1955nurse 1955nurse 7 years
When Whitney won AMNTM I thought we would strike a blow for reason in this country, but I guess not! 'Plus sized' to most people with a brain is NOT size 8 or 10, and the Couture Fashion people as well as those who support it can start taking some responsibility for the MILLIONS of young anorexic/bulemic/suicidal people that they help create!!! Maybe when a young, talented member of their family dies from Cardiac arrest/wastes away they will get the point!
Chrstne Chrstne 7 years
It's true that sizes can be related to height. A 30 inch waist on someone of average height, 5'4'', looks totally different from someone who has a 30 inch waist and is 5'8''. But, since we are talking about models, and they don't usually take models of average height, 8 is damn skinny and LOOKS damn skinny. Not sickly skinny, but skinny enough!
ckeller825 ckeller825 7 years
I agree with Candace, SpaceKat, and TLSgirl... Size 14 may be average, but you also need to also realize that most American women are overweight/obese. So is it fair to say that 14 is average to the rest of the world? I wouldn't think so. I thought size 8 was average, for a taller woman. If you're 5'2" and size 8, I would think that's crossing the line as being overweight. Just my 2 cents for the day!
ali321 ali321 7 years
I don't really get why size 8 is a plus size. I'm not trying to rip on skinny poeple, but I don't agree that it's attractive to be as skinny as most models. I think it makes you look unhealthy and skeleton-like. I just don't know who decided that models should be that size. I guess I think a model should just be a model and they should come in all shapes and sizes like real people do.
gingirl gingirl 7 years
I like that this is a step forward. I just hope the fashion industry realizes how much women want to see more normal looking women in their pages, and feature them more consistently. And btw, there is no way an 8 should be considered plus size.
staple-salad staple-salad 7 years
Apparently I'm doomed to be fat. :P I'm a size 18-20 now, and the smallest I want to be is 12-14. I'm 5'10" going on 5'11" and the women in my family look thin enough to be models in a size 10, and I don't wanna be that skinny. I think it's redonkulous how "thin" you have to be to be a model. I saw a photo once, where the model could pretty much wrap her hands all the way around her waist.
tlsgirl tlsgirl 7 years
I'm with candace on this - 14 is only average when you compare it to the rest of America, which is in pretty bad shape as a whole.
simplyfab87 simplyfab87 7 years
I've never bought Glamour issue but I will definitely be picking this issue up.
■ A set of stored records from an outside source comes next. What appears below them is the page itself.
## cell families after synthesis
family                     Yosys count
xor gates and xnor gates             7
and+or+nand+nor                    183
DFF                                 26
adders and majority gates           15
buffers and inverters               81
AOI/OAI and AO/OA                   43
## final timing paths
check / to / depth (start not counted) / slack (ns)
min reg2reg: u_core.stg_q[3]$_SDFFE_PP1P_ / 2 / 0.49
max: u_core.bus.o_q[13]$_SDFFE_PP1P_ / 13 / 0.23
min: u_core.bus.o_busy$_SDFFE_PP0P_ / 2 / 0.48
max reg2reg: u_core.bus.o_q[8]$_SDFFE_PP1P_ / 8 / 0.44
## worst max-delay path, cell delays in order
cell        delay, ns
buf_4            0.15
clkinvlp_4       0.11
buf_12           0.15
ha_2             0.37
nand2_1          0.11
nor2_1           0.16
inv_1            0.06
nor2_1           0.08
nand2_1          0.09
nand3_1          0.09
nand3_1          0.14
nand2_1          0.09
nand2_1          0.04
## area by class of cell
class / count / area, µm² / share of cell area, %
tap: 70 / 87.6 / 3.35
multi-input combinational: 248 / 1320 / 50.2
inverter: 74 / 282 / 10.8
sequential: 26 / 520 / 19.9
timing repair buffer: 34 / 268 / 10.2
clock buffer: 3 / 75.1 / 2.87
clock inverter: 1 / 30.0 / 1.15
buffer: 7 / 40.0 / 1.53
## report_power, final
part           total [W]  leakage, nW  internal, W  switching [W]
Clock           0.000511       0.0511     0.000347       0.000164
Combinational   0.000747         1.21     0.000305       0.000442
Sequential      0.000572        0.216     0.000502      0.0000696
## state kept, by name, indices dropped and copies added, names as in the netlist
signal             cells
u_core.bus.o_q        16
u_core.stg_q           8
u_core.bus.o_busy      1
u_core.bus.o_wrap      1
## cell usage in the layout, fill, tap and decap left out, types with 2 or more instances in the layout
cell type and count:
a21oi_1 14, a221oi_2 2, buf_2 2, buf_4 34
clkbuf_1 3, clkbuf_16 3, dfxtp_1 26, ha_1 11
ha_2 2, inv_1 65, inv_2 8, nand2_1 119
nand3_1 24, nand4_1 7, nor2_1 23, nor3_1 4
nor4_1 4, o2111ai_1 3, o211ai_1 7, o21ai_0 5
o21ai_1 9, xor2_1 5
Yogaforlife Yogaforlife 7 years
Bella that's awful! Some people don't know what they are talking about. I had that happen to me once. I was told if I lost about 10 pounds I could model and I was barely 95 lbs (I'm 5'6").
Zivanod Zivanod 7 years
I think it is a good idea that mainstream fashion magazines feature plus sized models. Hopefully they will also start featuring clothes/fashions/stores that cater to larger sizes as well. Loulou in Canada does it quite frequently and I don't think that the people who are not plus-sized mind the addition.
Beauty Beauty 7 years
Years ago, I met a model who was doing a job at my workplace. She said, "You know, if you gained about 10 pounds, you could be a plus-size model." I was a size 2 at the time. Sigh. So yeah, "plus size" in the modeling world is pretty crazy. I do like seeing Glamour do this, though I'm hoping the editors will *continue* to feature women of different sizes, issue after issue.
bonniebonnie bonniebonnie 7 years
I'm 5'11 and a size 10, I will enjoy seeing women my height and my size in the magazine. I think it's a step towards diversifying. Even if it's not the diversity everybody wants, the magazine is still responding to its readers.